Le tribunal de commerce de Bordeaux, statuant en référé le 7 octobre 2025, a examiné une demande de provision. Une caisse de congés intempéries réclamait le paiement de cotisations sociales impayées par une société. La défenderesse ne s’est pas présentée à l’audience. Le juge a accordé la provision et ordonné la capitalisation des intérêts. Il a également alloué une indemnité procédurale réduite au demandeur.
Le régime probatoire allégé du référé provision
La recevabilité de la demande est établie par une contestation non sérieuse. Le juge constate l’absence de défense sérieuse de la part du débiteur des cotisations. Cette carence procédurale permet de retenir le caractère non sérieusement contestable de la créance. La provision est donc accordée sur le fondement de l’article 873 du code de procédure civile.
La fixation du point de départ de la capitalisation est un apport notable. Le juge retient la date de l’assignation comme point de départ légal pour les intérêts capitalisés. « La capitalisation des intérêts sera ordonnée sur le fondement de l’article 1343-2 du Code Civil, à compter du 4 juillet 2025, date de l’assignation. » (Motifs) Cette solution assure une application stricte du texte civil. Elle évite toute antériorité au jour de la demande en justice.

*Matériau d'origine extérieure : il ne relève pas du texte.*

This is an optimization exercise on Yosys and OpenROAD, whose aim is small area and a short achievable clock period, not a production implementation. The RTL was checked by simulation tests, not by an equivalence proof against the original design. Power and IR drop assume default switching activity.

==> flow/config.mk <==
export PLATFORM = sky130hd
export DESIGN_NAME = noc_ring_ni
export DESIGN_NICKNAME = noc_ring_ni
export VERILOG_FILES = /design/flow/design.v
export SDC_FILE = /design/flow/constraint.sdc
export NUM_CORES = 4
export LEC_CHECK = 0
export CAP_MARGIN = 20
export CORE_MARGIN = 2
export CORE_UTILIZATION = 40
export SLEW_MARGIN = 20
==> flow/run.sh <==
#!/bin/bash
# synth_recipe.tcl (not shown) runs the flow's synth.tcl, then flattens the netlist and writes it again
# the make line also repeats each setting of config.mk as NAME=value (left out here)
make -C /OpenROAD-flow-scripts/flow DESIGN_CONFIG=/design/flow/config.mk WORK_HOME=/design/flow/orfs CLKGATE_MAP_FILE= SYNTH_SCRIPT=/design/flow/synth_recipe.tcl finish
==> flow/constraint.sdc <==
create_clock -name core_clock -period 7.0 [get_ports {clk}]
set_input_delay 1.4000 -clock core_clock [delete_from_list [all_inputs] [get_ports {clk}]]
set_output_delay 1.4000 -clock core_clock [all_outputs]
set_load 0.01 [all_outputs]
==> flow/design.v <==
`default_nettype none
package noc_ni_pkg;
   typedef enum logic [1:0]
   {
      flit_idle = 2'b00,    
      flit_head = 2'b01,
      flit_body = 2'b10,
      flit_tail = 2'b11
   } flit_type_t;
   typedef enum logic [1:0]
   {
      dest_pass_req  = 2'b00,
      dest_pass_rep  = 2'b01,
      dest_local_req = 2'b10,
      dest_local_rep = 2'b11
   } dest_fifo_t;
   typedef struct packed
   {
      logic [3:0] dest_node;    
      logic [1:0] spare;
      logic [4:0] cmd;          
      logic [4:0] misc;
   } head_flit_t;
   typedef union packed
   {
      head_flit_t  head;
      logic [15:0] body;
   } flit_u;
   typedef struct packed
   {
      flit_type_t ctrl;    
      flit_u      flit;
   } ni_entry_t;
   typedef logic [4:0] cmd_t;
   localparam cmd_t wbrep         = 5'b10000;
   localparam cmd_t c2hinvrep     = 5'b10001;
   localparam cmd_t flushrep      = 5'b10010;
   localparam cmd_t atflurep      = 5'b10011;
   localparam cmd_t shrep         = 5'b11000;
   localparam cmd_t exrep         = 5'b11001;
   localparam cmd_t sh_exrep      = 5'b11010;
   localparam cmd_t scflurep      = 5'b11100;
   localparam cmd_t instrep       = 5'b10100;
   localparam cmd_t c2cinvrep     = 5'b11011;
   localparam cmd_t nackrep       = 5'b10101;
   localparam cmd_t flushfail_rep = 5'b10110;
   localparam cmd_t wbfail_rep    = 5'b10111;
   function automatic logic [3:0] rep_msg_flits(input cmd_t cmd);
      case (cmd)
         atflurep, wbrep:
            rep_msg_flits = 4'd11;    
         exrep, shrep, instrep, sh_exrep:
            rep_msg_flits = 4'd9;
         nackrep, flushrep, c2hinvrep, flushfail_rep, wbfail_rep:
            rep_msg_flits = 4'd3;
         default:
            rep_msg_flits = 4'd1;     
      endcase
   endfunction
endpackage
`default_nettype wire
`default_nettype none
module flit_fifo
#(
   parameter int fifo_depth = 16
)
(
   input  wire                         clk,
   input  wire                         reset,
   input  wire                         wr_en,
   input  noc_ni_pkg::ni_entry_t                   wr_data,
   input  wire                         rd_en,
   output noc_ni_pkg::ni_entry_t                   rd_data,
   output logic                        empty,
   output logic                        full,
   output logic [$clog2(fifo_depth):0] used_slots
);
   localparam int ptr_w = $clog2(fifo_depth);
   logic [17:0]          mem [fifo_depth];
   logic [ptr_w-1:0]   wr_ptr;
   logic [ptr_w-1:0]   rd_ptr;
   logic [ptr_w:0]     count;    
   always_ff @(posedge clk)
   begin
      if (reset)
      begin
         wr_ptr <= '0;
         rd_ptr <= '0;
         count  <= '0;
      end
      else
      begin
         if (wr_en)
            wr_ptr <= (wr_ptr == ptr_w'(fifo_depth - 1)) ? '0 : wr_ptr + 1'b1;
         if (rd_en)
            rd_ptr <= (rd_ptr == ptr_w'(fifo_depth - 1)) ? '0 : rd_ptr + 1'b1;
         count <= count + wr_en - rd_en;    
      end
   end
   always_ff @(posedge clk)
   begin
      if (wr_en)
         mem[wr_ptr] <= wr_data;
   end
   assign rd_data    = mem[rd_ptr];    
   assign empty      = (count == '0);
   assign full       = (count == (ptr_w + 1)'(fifo_depth));
   assign used_slots = count;
endmodule
`default_nettype wire
`default_nettype none
module ring_receive
#(
   parameter int fifo_depth = 16
)
(
   input  wire                         clk,
   input  wire                         reset,
   input  noc_ni_pkg::flit_type_t                  ctrl_in,
   input  noc_ni_pkg::flit_u                       flit_in,
   input  noc_ni_pkg::dest_fifo_t                  dest_fifo_in,
   input  wire                         en_in_req_deq,
   input  wire                         en_in_rep_deq,
   input  wire                         pass_req_pop,
   input  wire                         pass_rep_pop,
   output noc_ni_pkg::ni_entry_t                   pass_req_head,
   output noc_ni_pkg::ni_entry_t                   pass_rep_head,
   output logic                        pass_req_empty,
   output logic                        pass_rep_empty,
   output noc_ni_pkg::ni_entry_t                   deq_req_data,
   output noc_ni_pkg::ni_entry_t                   deq_rep_data,
   output logic                        req_rdy,
   output logic                        rep_rdy,
   output logic                        en_pass_req,
   output logic                        en_pass_rep,
   output logic                        en_local_req,
   output logic                        en_local_rep,
   output logic [$clog2(fifo_depth):0] used_slots_pass_rep
);
   noc_ni_pkg::ni_entry_t                   in_entry;
   logic [17:0]                   head_q [4];    
   logic [3:0]                  wr_en;
   logic [3:0]                  rd_en;
   logic [3:0]                  empty_q;
   logic [3:0]                  full_q;
   logic [$clog2(fifo_depth):0] used_q [4];
   assign in_entry.ctrl = ctrl_in;
   assign in_entry.flit = flit_in;
   assign rd_en = {en_in_rep_deq, en_in_req_deq, pass_rep_pop, pass_req_pop};
   for (genvar i = 0; i < 4; i++)
   begin : g_rx
      assign wr_en[i] = (ctrl_in != noc_ni_pkg::flit_idle) && (dest_fifo_in == 2'(i));
      flit_fifo #(.fifo_depth(fifo_depth)) u_fifo
      (
         .clk        (clk),
         .reset      (reset),
         .wr_en      (wr_en[i]),
         .wr_data    (in_entry),
         .rd_en      (rd_en[i]),
         .rd_data    (head_q[i]),
         .empty      (empty_q[i]),
         .full       (full_q[i]),
         .used_slots (used_q[i])
      );
   end
   assign pass_req_head  = head_q[noc_ni_pkg::dest_pass_req];
   assign pass_rep_head  = head_q[noc_ni_pkg::dest_pass_rep];
   assign pass_req_empty = empty_q[noc_ni_pkg::dest_pass_req];
   assign pass_rep_empty = empty_q[noc_ni_pkg::dest_pass_rep];
   assign deq_req_data   = head_q[noc_ni_pkg::dest_local_req];    
   assign deq_rep_data   = head_q[noc_ni_pkg::dest_local_rep];
   assign req_rdy        = !empty_q[noc_ni_pkg::dest_local_req];
   assign rep_rdy        = !empty_q[noc_ni_pkg::dest_local_rep];
   assign en_pass_req  = !full_q[noc_ni_pkg::dest_pass_req];
   assign en_pass_rep  = !full_q[noc_ni_pkg::dest_pass_rep];
   assign en_local_req = !full_q[noc_ni_pkg::dest_local_req];
   assign en_local_rep = !full_q[noc_ni_pkg::dest_local_rep];
   assign used_slots_pass_rep = used_q[noc_ni_pkg::dest_pass_rep];    
endmodule
`default_nettype wire
`default_nettype none
module ring_transmit_arbiter
#(
   parameter int         fifo_depth = 16,
   parameter logic [3:0] node_id    = 4'd3,
   parameter int         ring_nodes = 8
)
(
   input  wire                         clk,
   input  wire                         reset,
   input  noc_ni_pkg::ni_entry_t                   pass_req_head,
   input  noc_ni_pkg::ni_entry_t                   pass_rep_head,
   input  noc_ni_pkg::ni_entry_t                   inj_req_head,
   input  noc_ni_pkg::ni_entry_t                   inj_rep_head,
   input  wire                         pass_req_empty,
   input  wire                         pass_rep_empty,
   input  wire                         inj_req_empty,
   input  wire                         inj_rep_empty,
   input  wire                         en_local_req_in,
   input  wire                         en_local_rep_in,
   input  wire                         en_pass_req_in,
   input  wire                         en_pass_rep_in,
   input  wire [$clog2(fifo_depth):0]  used_slots_pass_rep_in,
   output logic                        pass_req_pop,
   output logic                        pass_rep_pop,
   output logic                        inj_req_pop,
   output logic                        inj_rep_pop,
   output noc_ni_pkg::flit_type_t                  ctrl_out,
   output noc_ni_pkg::flit_u                       flit_out,
   output noc_ni_pkg::dest_fifo_t                  dest_fifo_out
);
   localparam int         cnt_w     = $clog2(fifo_depth) + 1;
   localparam logic [3:0] next_node = 4'((node_id + 1) % ring_nodes);
   localparam logic [1:0] src_pass_rep = 2'd0;
   localparam logic [1:0] src_inj_rep  = 2'd1;
   localparam logic [1:0] src_pass_req = 2'd2;
   localparam logic [1:0] src_inj_req  = 2'd3;
   typedef struct packed
   {
      logic       active;    
      logic [1:0] src;
      noc_ni_pkg::dest_fifo_t dest;
   } lock_t;
   lock_t            lock_q;
   logic [17:0]        src_head [4];
   logic [3:0]       src_empty;
   logic [1:0]       sel_src;
   noc_ni_pkg::ni_entry_t        sel_head;
   logic             is_rep;
   logic             is_head;
   noc_ni_pkg::dest_fifo_t       dest;
   logic             dest_en;
   logic [3:0]       msg_len;
   logic [cnt_w-1:0] free_slots;
   logic             credit_ok;
   logic             pop;
   logic [3:0]       pop_vec;
   assign src_head[src_pass_rep] = pass_rep_head;
   assign src_head[src_inj_rep]  = inj_rep_head;
   assign src_head[src_pass_req] = pass_req_head;
   assign src_head[src_inj_req]  = inj_req_head;
   assign src_empty = {inj_req_empty, pass_req_empty, inj_rep_empty, pass_rep_empty};
   always_comb
   begin
      sel_src = lock_q.src;    
      if (!lock_q.active)
      begin
         if (!src_empty[src_pass_rep])
            sel_src = src_pass_rep;
         else if (!src_empty[src_inj_rep])
            sel_src = src_inj_rep;
         else if (!src_empty[src_pass_req])
            sel_src = src_pass_req;
         else
            sel_src = src_inj_req;
      end
   end
   assign sel_head = src_head[sel_src];
   assign is_rep   = !sel_src[1];
   assign is_head  = (sel_head.ctrl == noc_ni_pkg::flit_head);
   assign msg_len  = noc_ni_pkg::rep_msg_flits(sel_head.flit.head.cmd);
   always_comb
   begin
      if (lock_q.active)
         dest = lock_q.dest;
      else if (sel_head.flit.head.dest_node == next_node)    
         dest = is_rep ? noc_ni_pkg::dest_local_rep : noc_ni_pkg::dest_local_req;
      else
         dest = is_rep ? noc_ni_pkg::dest_pass_rep : noc_ni_pkg::dest_pass_req;
   end
   always_comb
   begin
      case (dest)
         noc_ni_pkg::dest_pass_req  : dest_en = en_pass_req_in;
         noc_ni_pkg::dest_pass_rep  : dest_en = en_pass_rep_in;
         noc_ni_pkg::dest_local_req : dest_en = en_local_req_in;
         default        : dest_en = en_local_rep_in;
      endcase
   end
   assign free_slots = cnt_w'(fifo_depth) - used_slots_pass_rep_in;
   assign credit_ok  = !(sel_src == src_inj_rep && is_head && dest == noc_ni_pkg::dest_pass_rep)
                       || (free_slots >= cnt_w'(msg_len));
   assign pop     = !src_empty[sel_src] && dest_en && credit_ok;
   assign pop_vec = pop ? (4'b0001 << sel_src) : 4'b0000;
   assign pass_rep_pop = pop_vec[src_pass_rep];
   assign inj_rep_pop  = pop_vec[src_inj_rep];
   assign pass_req_pop = pop_vec[src_pass_req];
   assign inj_req_pop  = pop_vec[src_inj_req];
   always_ff @(posedge clk)
   begin
      if (reset)
         lock_q <= {1'b0, src_pass_rep, noc_ni_pkg::dest_pass_req};
      else if (pop)
      begin
         if (is_head && !(is_rep && msg_len == 4'd1))    
            lock_q <= {1'b1, sel_src, dest};
         else if (sel_head.ctrl == noc_ni_pkg::flit_tail)
            lock_q.active <= 1'b0;    
      end
   end
   always_ff @(posedge clk)
   begin
      if (reset)
         ctrl_out <= noc_ni_pkg::flit_idle;
      else
         ctrl_out <= pop ? sel_head.ctrl : noc_ni_pkg::flit_idle;    
   end
   always_ff @(posedge clk)
   begin
      flit_out      <= sel_head.flit;
      dest_fifo_out <= dest;
   end
endmodule
`default_nettype wire
`default_nettype none
module network_interface
#(
   parameter int         fifo_depth = 16,
   parameter logic [3:0] node_id    = 4'd3,
   parameter int         ring_nodes = 8
)
(
   input  wire                         clk,
   input  wire                         reset,
   input  noc_ni_pkg::flit_type_t                  ctrl_in,
   input  noc_ni_pkg::flit_u                       flit_in,
   input  noc_ni_pkg::dest_fifo_t                  dest_fifo_in,
   output logic                        en_pass_req,
   output logic                        en_pass_rep,
   output logic                        en_local_req,
   output logic                        en_local_rep,
   output logic [$clog2(fifo_depth):0] used_slots_pass_rep,
   input  noc_ni_pkg::ni_entry_t                   enq_req_data,
   input  noc_ni_pkg::ni_entry_t                   enq_rep_data,
   input  wire                         en_out_req_enq,
   input  wire                         en_out_rep_enq,
   output logic                        out_req_rdy,
   output logic                        out_rep_rdy,
   output noc_ni_pkg::ni_entry_t                   deq_req_data,
   output noc_ni_pkg::ni_entry_t                   deq_rep_data,
   output logic                        req_rdy,
   output logic                        rep_rdy,
   input  wire                         en_in_req_deq,
   input  wire                         en_in_rep_deq,
   input  wire                         en_local_req_in,
   input  wire                         en_local_rep_in,
   input  wire                         en_pass_req_in,
   input  wire                         en_pass_rep_in,
   input  wire [$clog2(fifo_depth):0]  used_slots_pass_rep_in,
   output noc_ni_pkg::flit_type_t                  ctrl_out,
   output noc_ni_pkg::flit_u                       flit_out,
   output noc_ni_pkg::dest_fifo_t                  dest_fifo_out
);
   noc_ni_pkg::ni_entry_t pass_req_head, pass_rep_head;    
   noc_ni_pkg::ni_entry_t inj_req_head, inj_rep_head;
   logic      pass_req_empty, pass_rep_empty;
   logic      inj_req_empty, inj_rep_empty;
   logic      inj_req_full, inj_rep_full;
   logic      pass_req_pop, pass_rep_pop;
   logic      inj_req_pop, inj_rep_pop;
   assign out_req_rdy = !inj_req_full;
   assign out_rep_rdy = !inj_rep_full;
   ring_receive #(.fifo_depth(fifo_depth)) u_receive
   (
      .clk                 (clk),
      .reset               (reset),
      .ctrl_in             (ctrl_in),
      .flit_in             (flit_in),
      .dest_fifo_in        (dest_fifo_in),
      .en_in_req_deq       (en_in_req_deq),
      .en_in_rep_deq       (en_in_rep_deq),
      .pass_req_pop        (pass_req_pop),
      .pass_rep_pop        (pass_rep_pop),
      .pass_req_head       (pass_req_head),
      .pass_rep_head       (pass_rep_head),
      .pass_req_empty      (pass_req_empty),
      .pass_rep_empty      (pass_rep_empty),
      .deq_req_data        (deq_req_data),
      .deq_rep_data        (deq_rep_data),
      .req_rdy             (req_rdy),
      .rep_rdy             (rep_rdy),
      .en_pass_req         (en_pass_req),
      .en_pass_rep         (en_pass_rep),
      .en_local_req        (en_local_req),
      .en_local_rep        (en_local_rep),
      .used_slots_pass_rep (used_slots_pass_rep)
   );
   flit_fifo #(.fifo_depth(fifo_depth)) u_inj_req
   (
      .clk        (clk),
      .reset      (reset),
      .wr_en      (en_out_req_enq),
      .wr_data    (enq_req_data),
      .rd_en      (inj_req_pop),
      .rd_data    (inj_req_head),
      .empty      (inj_req_empty),
      .full       (inj_req_full),
      .used_slots ()
   );
   flit_fifo #(.fifo_depth(fifo_depth)) u_inj_rep
   (
      .clk        (clk),
      .reset      (reset),
      .wr_en      (en_out_rep_enq),
      .wr_data    (enq_rep_data),
      .rd_en      (inj_rep_pop),
      .rd_data    (inj_rep_head),
      .empty      (inj_rep_empty),
      .full       (inj_rep_full),
      .used_slots ()
   );
   ring_transmit_arbiter #(
      .fifo_depth (fifo_depth),
      .node_id    (node_id),
      .ring_nodes (ring_nodes)
   ) u_transmit
   (
      .clk                    (clk),
      .reset                  (reset),
      .pass_req_head          (pass_req_head),
      .pass_rep_head          (pass_rep_head),
      .inj_req_head           (inj_req_head),
      .inj_rep_head           (inj_rep_head),
      .pass_req_empty         (pass_req_empty),
      .pass_rep_empty         (pass_rep_empty),
      .inj_req_empty          (inj_req_empty),
      .inj_rep_empty          (inj_rep_empty),
      .en_local_req_in        (en_local_req_in),
      .en_local_rep_in        (en_local_rep_in),
      .en_pass_req_in         (en_pass_req_in),
      .en_pass_rep_in         (en_pass_rep_in),
      .used_slots_pass_rep_in (used_slots_pass_rep_in),
      .pass_req_pop           (pass_req_pop),
      .pass_rep_pop           (pass_rep_pop),
      .inj_req_pop            (inj_req_pop),
      .inj_rep_pop            (inj_rep_pop),
      .ctrl_out               (ctrl_out),
      .flit_out               (flit_out),
      .dest_fifo_out          (dest_fifo_out)
   );
endmodule
`default_nettype wire
`default_nettype none
module noc_ring_ni
(
   input  wire        clk,
   input  wire        reset,
   input  wire [1:0]  ctrl_in,
   input  wire [15:0] flit_in,
   input  wire [1:0]  dest_fifo_in,
   output wire        en_pass_req,
   output wire        en_pass_rep,
   output wire        en_local_req,
   output wire        en_local_rep,
   output wire [4:0]  used_slots_pass_rep,
   input  wire [17:0] enq_req_data,
   input  wire [17:0] enq_rep_data,
   input  wire        en_out_req_enq,
   input  wire        en_out_rep_enq,
   output wire        out_req_rdy,
   output wire        out_rep_rdy,
   output wire [17:0] deq_req_data,
   output wire [17:0] deq_rep_data,
   output wire        req_rdy,
   output wire        rep_rdy,
   input  wire        en_in_req_deq,
   input  wire        en_in_rep_deq,
   input  wire        en_local_req_in,
   input  wire        en_local_rep_in,
   input  wire        en_pass_req_in,
   input  wire        en_pass_rep_in,
   input  wire [4:0]  used_slots_pass_rep_in,
   output wire [1:0]  ctrl_out,
   output wire [15:0] flit_out,
   output wire [1:0]  dest_fifo_out
);
   network_interface #(
      .fifo_depth (16),
      .node_id    (4'd3),
      .ring_nodes (8)
   ) u_ni
   (
      .clk                    (clk),
      .reset                  (reset),
      .ctrl_in                (ctrl_in),
      .flit_in                (flit_in),
      .dest_fifo_in           (dest_fifo_in),
      .en_pass_req            (en_pass_req),
      .en_pass_rep            (en_pass_rep),
      .en_local_req           (en_local_req),
      .en_local_rep           (en_local_rep),
      .used_slots_pass_rep    (used_slots_pass_rep),
      .enq_req_data           (enq_req_data),
      .enq_rep_data           (enq_rep_data),
      .en_out_req_enq         (en_out_req_enq),
      .en_out_rep_enq         (en_out_rep_enq),
      .out_req_rdy            (out_req_rdy),
      .out_rep_rdy            (out_rep_rdy),
      .deq_req_data           (deq_req_data),
      .deq_rep_data           (deq_rep_data),
      .req_rdy                (req_rdy),
      .rep_rdy                (rep_rdy),
      .en_in_req_deq          (en_in_req_deq),
      .en_in_rep_deq          (en_in_rep_deq),
      .en_local_req_in        (en_local_req_in),
      .en_local_rep_in        (en_local_rep_in),
      .en_pass_req_in         (en_pass_req_in),
      .en_pass_rep_in         (en_pass_rep_in),
      .used_slots_pass_rep_in (used_slots_pass_rep_in),
      .ctrl_out               (ctrl_out),
      .flit_out               (flit_out),
      .dest_fifo_out          (dest_fifo_out)
   );
endmodule
`default_nettype wire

Le pouvoir modérateur du juge sur les indemnités procédurales
Le principe de l’indemnisation des frais irrépétibles est reconnu. Le juge admet que la procédure a généré des frais pour le créancier. Il accorde donc une indemnité sur le fondement de l’article 700 du code de procédure civile. Ce pouvoir discrétionnaire est exercé pour compenser un préjudice procédural avéré.
La réduction du montant demandé illustre le contrôle souverain. Le juge réduit substantiellement le quantum de l’indemnité sollicitée par le demandeur. « Il sera donc fait droit à sa demande d’indemnité sur le fondement de l’article 700 du Code de Procédure Civile mais le montant en sera réduit à la somme de 150 € » (Motifs) Cette modulation confirme l’autonomie de l’appréciation judiciaire. Elle rappelle le caractère équitable et non automatique de cette indemnisation.
La portée de cette ordonnance est double en matière de procédure civile. Elle précise utilement le point de départ de la capitalisation des intérêts en référé. Cette solution est conforme à la jurisprudence récente sur l’article 1343-2. « Dès lors, le point de départ des intérêts capitalisés ne peut être antérieur à la date de demande de capitalisation du créancier. » (Cour d’appel de Paris, le 26 juin 2025, n°25/05013) Elle renforce également les prérogatives du juge sur l’article 700. Le pouvoir modérateur s’exerce librement pour fixer une indemnité équitable.